■ **Task to carry out**
Begin at the line containing "### design/flow/config.mk" in the entries below and end at the line containing "create_clock -name core_clock -period 141.0"; transcribe that range exactly and nothing outside it.

Dataset entries:

'''

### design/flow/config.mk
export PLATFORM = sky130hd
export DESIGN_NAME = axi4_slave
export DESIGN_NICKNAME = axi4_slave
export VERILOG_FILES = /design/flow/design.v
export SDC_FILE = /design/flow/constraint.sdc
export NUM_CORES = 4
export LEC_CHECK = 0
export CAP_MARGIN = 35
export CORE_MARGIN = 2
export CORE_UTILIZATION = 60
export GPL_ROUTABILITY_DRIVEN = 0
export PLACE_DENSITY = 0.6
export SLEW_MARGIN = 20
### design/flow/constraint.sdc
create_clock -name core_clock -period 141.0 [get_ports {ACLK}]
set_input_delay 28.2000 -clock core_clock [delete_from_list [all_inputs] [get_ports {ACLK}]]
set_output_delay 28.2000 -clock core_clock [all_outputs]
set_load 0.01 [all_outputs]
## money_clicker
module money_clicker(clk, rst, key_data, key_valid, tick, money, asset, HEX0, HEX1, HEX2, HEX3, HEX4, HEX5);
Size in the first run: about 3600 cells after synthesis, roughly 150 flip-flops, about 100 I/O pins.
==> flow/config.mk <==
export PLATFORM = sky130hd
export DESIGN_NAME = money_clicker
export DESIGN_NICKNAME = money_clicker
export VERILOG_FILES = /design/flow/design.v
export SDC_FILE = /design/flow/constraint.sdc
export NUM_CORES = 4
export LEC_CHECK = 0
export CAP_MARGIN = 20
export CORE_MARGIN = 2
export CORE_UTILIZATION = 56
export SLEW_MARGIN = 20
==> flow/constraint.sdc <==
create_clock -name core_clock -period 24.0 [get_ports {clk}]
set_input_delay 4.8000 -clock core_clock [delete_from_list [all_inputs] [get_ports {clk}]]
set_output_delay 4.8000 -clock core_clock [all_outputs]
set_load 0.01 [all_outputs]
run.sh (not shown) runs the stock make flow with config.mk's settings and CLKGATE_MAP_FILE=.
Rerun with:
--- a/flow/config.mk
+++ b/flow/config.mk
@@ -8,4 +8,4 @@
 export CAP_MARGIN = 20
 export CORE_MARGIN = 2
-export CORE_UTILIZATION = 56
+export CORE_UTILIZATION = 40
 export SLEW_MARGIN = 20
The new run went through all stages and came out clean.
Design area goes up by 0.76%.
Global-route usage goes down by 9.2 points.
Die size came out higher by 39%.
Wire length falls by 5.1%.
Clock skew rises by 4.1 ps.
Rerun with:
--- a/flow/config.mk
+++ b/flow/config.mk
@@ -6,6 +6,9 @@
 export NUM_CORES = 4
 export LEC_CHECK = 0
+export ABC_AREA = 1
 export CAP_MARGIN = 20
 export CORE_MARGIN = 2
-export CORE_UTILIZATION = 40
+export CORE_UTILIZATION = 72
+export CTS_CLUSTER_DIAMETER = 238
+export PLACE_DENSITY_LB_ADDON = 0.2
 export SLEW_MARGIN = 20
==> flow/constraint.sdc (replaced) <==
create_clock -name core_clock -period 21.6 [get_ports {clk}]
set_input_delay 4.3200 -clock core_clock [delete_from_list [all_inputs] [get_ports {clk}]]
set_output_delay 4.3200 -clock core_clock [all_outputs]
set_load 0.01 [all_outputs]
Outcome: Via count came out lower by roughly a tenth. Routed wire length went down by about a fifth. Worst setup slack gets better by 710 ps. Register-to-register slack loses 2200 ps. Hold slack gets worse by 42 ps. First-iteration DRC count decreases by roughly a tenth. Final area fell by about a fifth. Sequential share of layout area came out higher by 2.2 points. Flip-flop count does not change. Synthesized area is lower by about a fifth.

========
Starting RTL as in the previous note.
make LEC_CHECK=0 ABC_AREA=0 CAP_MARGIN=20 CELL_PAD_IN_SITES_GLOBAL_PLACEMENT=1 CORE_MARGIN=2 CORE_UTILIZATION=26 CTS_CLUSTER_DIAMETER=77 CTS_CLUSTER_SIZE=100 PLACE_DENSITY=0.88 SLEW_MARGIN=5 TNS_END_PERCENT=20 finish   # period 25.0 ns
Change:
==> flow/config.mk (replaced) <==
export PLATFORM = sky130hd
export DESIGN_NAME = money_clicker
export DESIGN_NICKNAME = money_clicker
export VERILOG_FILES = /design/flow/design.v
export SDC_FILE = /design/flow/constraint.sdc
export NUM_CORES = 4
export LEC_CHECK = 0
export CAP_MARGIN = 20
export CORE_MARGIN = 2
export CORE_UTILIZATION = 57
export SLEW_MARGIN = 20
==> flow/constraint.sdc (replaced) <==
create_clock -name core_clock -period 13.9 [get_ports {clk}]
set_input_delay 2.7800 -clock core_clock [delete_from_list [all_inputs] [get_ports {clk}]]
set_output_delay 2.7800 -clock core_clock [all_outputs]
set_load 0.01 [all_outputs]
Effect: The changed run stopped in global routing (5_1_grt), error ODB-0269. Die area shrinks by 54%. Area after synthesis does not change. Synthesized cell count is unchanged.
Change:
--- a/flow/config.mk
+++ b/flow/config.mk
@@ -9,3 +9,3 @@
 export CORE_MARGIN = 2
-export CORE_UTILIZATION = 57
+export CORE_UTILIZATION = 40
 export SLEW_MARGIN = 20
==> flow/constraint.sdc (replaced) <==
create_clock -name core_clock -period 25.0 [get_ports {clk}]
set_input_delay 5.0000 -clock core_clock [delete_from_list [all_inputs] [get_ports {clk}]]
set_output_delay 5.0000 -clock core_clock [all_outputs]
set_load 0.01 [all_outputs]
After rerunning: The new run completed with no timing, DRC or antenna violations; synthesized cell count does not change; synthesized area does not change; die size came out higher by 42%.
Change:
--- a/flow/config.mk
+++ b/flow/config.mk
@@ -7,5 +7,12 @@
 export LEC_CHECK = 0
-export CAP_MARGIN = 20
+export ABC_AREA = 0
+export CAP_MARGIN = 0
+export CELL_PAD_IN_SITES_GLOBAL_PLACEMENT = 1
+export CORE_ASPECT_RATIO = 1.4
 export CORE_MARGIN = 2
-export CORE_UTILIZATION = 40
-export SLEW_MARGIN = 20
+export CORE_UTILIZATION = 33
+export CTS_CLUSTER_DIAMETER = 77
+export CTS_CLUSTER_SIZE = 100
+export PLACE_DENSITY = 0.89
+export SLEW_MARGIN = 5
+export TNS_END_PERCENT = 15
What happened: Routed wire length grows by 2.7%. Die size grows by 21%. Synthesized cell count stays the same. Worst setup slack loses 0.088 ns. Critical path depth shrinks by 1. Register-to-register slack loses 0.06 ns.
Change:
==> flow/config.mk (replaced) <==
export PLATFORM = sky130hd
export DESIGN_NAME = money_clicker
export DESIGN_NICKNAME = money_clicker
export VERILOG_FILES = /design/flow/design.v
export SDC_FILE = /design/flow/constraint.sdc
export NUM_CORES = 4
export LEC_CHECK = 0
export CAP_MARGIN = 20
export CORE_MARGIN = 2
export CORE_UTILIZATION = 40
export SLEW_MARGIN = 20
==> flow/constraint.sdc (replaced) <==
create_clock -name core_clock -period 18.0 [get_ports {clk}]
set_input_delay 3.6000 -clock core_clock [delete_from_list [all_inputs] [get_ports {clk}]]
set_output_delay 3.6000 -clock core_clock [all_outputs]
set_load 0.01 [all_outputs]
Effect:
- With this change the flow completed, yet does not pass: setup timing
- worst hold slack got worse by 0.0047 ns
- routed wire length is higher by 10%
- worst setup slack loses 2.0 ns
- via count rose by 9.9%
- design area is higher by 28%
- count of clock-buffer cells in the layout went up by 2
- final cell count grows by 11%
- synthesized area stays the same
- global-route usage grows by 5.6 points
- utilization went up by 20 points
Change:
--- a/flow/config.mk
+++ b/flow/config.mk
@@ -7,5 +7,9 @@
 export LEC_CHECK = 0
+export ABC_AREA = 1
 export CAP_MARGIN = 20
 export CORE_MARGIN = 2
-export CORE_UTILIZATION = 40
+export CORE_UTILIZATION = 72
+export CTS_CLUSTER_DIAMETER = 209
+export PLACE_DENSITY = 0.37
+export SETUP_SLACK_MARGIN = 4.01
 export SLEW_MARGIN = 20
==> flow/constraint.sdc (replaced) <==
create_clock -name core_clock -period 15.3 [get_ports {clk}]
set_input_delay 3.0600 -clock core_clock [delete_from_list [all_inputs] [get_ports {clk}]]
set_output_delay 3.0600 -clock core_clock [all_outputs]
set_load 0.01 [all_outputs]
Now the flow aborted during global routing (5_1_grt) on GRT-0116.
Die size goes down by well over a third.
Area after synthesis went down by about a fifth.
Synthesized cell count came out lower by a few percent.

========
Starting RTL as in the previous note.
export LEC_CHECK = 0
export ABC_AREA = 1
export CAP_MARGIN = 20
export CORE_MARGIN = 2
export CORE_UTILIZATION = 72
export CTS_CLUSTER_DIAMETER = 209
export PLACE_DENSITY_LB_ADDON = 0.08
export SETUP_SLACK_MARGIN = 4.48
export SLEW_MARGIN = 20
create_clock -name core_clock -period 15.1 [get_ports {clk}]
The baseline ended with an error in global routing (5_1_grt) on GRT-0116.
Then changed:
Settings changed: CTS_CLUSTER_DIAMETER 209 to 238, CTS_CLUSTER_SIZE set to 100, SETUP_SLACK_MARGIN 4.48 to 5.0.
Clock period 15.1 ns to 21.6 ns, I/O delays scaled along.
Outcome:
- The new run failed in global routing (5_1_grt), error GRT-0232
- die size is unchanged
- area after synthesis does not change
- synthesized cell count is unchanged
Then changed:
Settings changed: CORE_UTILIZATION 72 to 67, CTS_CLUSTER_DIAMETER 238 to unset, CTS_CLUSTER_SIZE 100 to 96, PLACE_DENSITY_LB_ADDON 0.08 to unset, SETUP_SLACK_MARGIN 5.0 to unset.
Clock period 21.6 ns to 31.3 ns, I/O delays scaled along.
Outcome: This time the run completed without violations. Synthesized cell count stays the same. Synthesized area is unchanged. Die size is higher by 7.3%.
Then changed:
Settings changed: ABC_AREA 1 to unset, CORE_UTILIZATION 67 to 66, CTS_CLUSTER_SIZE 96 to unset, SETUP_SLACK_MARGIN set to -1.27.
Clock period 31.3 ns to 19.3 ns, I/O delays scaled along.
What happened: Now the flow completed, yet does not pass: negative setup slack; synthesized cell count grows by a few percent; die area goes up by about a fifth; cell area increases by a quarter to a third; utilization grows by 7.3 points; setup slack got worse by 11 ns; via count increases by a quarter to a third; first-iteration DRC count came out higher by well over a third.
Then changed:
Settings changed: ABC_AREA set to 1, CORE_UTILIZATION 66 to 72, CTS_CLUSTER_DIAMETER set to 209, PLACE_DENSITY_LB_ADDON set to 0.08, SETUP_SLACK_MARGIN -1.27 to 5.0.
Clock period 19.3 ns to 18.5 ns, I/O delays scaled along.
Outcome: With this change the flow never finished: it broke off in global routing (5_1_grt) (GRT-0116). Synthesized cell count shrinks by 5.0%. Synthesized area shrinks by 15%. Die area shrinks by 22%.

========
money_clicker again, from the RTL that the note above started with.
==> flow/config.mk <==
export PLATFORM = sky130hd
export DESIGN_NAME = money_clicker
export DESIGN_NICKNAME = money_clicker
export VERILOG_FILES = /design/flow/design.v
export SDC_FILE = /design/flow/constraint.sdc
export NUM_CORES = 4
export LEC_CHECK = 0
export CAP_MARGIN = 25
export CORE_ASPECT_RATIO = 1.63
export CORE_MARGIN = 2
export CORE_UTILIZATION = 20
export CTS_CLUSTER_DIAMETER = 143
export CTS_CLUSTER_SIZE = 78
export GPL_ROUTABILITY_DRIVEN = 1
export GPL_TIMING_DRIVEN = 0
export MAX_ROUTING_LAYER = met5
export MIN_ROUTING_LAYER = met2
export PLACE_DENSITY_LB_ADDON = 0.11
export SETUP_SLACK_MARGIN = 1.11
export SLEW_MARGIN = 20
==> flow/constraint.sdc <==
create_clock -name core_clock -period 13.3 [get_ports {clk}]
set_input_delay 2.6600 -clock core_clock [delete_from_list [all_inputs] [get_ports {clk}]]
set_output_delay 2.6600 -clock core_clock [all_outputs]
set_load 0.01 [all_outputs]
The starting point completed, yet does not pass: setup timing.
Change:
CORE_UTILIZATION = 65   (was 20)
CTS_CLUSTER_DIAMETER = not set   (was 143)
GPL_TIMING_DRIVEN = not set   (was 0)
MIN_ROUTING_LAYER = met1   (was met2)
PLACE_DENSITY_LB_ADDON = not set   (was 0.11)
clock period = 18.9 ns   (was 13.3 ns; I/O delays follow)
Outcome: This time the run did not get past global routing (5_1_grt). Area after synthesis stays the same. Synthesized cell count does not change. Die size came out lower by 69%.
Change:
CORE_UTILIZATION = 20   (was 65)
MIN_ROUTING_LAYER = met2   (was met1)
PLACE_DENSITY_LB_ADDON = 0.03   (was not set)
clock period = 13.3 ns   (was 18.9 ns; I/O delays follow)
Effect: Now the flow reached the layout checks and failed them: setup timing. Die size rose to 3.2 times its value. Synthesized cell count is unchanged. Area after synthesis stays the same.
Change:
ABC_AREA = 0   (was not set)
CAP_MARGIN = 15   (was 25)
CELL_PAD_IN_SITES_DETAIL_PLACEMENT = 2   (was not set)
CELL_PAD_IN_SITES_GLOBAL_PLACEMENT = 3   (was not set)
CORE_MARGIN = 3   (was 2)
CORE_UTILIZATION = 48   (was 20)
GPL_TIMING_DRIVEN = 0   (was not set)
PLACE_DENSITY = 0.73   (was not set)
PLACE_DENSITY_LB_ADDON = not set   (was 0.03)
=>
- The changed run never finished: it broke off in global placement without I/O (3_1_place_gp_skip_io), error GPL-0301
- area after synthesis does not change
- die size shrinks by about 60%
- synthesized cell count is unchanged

'''
'''

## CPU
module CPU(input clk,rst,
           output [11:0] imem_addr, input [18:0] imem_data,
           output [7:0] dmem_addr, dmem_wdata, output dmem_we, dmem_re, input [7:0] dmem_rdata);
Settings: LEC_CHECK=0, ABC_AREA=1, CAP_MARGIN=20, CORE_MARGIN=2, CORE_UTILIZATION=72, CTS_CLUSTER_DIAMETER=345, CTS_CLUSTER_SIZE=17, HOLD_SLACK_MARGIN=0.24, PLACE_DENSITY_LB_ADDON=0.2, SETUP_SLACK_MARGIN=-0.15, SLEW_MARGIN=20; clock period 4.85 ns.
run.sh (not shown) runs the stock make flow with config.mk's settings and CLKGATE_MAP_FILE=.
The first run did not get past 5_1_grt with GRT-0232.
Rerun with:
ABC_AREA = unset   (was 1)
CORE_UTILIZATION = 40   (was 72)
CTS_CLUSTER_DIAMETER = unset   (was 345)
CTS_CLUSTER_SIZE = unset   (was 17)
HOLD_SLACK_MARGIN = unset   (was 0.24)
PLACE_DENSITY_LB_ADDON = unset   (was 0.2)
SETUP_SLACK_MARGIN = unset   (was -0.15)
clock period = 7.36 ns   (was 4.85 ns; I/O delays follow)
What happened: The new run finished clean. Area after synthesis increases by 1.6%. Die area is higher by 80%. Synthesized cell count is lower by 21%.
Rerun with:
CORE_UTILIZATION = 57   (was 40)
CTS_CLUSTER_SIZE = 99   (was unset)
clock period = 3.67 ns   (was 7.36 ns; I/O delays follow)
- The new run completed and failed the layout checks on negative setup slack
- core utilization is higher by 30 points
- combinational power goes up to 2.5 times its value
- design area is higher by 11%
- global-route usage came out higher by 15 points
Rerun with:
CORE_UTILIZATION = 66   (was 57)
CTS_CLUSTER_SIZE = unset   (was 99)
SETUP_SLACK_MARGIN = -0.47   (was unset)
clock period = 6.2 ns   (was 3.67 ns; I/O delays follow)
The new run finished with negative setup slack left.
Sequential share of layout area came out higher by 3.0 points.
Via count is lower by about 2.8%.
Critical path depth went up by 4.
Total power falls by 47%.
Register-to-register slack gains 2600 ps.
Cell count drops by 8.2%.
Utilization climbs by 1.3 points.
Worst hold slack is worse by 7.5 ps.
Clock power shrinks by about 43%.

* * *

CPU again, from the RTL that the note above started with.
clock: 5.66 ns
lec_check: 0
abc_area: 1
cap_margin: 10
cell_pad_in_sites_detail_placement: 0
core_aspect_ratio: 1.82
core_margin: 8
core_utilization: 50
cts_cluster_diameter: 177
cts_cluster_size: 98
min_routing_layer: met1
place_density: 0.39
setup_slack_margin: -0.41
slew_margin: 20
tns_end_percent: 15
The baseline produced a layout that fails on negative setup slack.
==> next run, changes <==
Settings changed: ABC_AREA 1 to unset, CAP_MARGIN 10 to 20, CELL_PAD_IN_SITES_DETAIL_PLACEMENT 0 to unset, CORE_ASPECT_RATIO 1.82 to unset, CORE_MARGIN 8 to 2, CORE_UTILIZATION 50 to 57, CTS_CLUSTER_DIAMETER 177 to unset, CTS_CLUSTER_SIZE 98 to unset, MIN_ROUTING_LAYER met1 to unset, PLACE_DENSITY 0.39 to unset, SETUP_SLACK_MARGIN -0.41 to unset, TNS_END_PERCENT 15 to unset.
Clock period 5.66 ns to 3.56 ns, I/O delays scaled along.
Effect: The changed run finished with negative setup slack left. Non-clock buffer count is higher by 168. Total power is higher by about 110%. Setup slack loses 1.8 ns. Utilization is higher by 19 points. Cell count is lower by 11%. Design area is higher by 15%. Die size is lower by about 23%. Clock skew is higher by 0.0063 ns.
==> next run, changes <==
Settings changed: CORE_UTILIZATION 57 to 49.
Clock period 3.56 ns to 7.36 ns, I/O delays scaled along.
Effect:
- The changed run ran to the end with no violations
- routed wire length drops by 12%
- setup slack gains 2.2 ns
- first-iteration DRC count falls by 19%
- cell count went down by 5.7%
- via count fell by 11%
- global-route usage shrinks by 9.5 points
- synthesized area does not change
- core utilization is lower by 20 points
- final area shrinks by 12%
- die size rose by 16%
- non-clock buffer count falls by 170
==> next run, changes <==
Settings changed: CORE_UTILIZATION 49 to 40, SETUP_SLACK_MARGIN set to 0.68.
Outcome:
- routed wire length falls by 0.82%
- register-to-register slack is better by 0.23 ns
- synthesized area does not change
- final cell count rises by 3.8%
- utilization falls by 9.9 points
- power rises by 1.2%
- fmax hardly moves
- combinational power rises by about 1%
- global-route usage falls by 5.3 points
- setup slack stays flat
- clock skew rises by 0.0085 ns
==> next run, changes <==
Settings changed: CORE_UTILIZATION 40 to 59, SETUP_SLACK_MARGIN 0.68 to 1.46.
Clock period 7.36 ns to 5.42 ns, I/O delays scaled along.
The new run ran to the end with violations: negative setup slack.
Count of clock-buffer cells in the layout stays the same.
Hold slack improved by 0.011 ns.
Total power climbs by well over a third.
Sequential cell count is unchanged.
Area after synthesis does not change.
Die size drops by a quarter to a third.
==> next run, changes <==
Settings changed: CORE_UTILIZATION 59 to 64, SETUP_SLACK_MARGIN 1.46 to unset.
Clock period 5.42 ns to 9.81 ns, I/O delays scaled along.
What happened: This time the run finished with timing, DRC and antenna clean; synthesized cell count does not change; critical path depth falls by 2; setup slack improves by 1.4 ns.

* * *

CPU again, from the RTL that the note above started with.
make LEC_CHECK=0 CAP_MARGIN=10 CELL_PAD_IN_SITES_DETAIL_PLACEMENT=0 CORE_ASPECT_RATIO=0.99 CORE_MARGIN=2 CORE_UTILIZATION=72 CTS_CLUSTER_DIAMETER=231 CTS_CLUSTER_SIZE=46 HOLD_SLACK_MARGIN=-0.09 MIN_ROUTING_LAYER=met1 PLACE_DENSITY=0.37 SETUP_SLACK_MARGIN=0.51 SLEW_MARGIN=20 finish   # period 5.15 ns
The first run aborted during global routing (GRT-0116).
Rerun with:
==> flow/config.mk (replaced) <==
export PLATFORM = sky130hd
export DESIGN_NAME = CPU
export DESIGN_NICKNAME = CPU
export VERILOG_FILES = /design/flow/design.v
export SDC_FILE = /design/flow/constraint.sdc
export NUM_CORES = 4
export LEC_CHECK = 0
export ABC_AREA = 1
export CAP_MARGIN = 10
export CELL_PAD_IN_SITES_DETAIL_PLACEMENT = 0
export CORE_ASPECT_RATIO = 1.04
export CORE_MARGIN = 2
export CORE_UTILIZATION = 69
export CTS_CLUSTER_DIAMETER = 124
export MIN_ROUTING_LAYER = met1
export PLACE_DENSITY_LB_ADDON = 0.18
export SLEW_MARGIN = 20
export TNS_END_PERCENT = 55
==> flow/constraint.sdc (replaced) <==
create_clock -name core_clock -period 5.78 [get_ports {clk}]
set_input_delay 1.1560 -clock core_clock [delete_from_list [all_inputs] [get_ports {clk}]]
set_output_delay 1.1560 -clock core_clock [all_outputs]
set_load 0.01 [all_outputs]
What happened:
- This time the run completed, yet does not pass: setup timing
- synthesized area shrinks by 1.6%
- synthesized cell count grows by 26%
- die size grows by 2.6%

'''

■ **Problem solution**
### design/flow/config.mk
export PLATFORM = sky130hd
export DESIGN_NAME = axi4_slave
export DESIGN_NICKNAME = axi4_slave
export VERILOG_FILES = /design/flow/design.v
export SDC_FILE = /design/flow/constraint.sdc
export NUM_CORES = 4
export LEC_CHECK = 0
export CAP_MARGIN = 35
export CORE_MARGIN = 2
export CORE_UTILIZATION = 60
export GPL_ROUTABILITY_DRIVEN = 0
export PLACE_DENSITY = 0.6
export SLEW_MARGIN = 20
### design/flow/constraint.sdc
create_clock -name core_clock -period 141.0 [get_ports {ACLK}]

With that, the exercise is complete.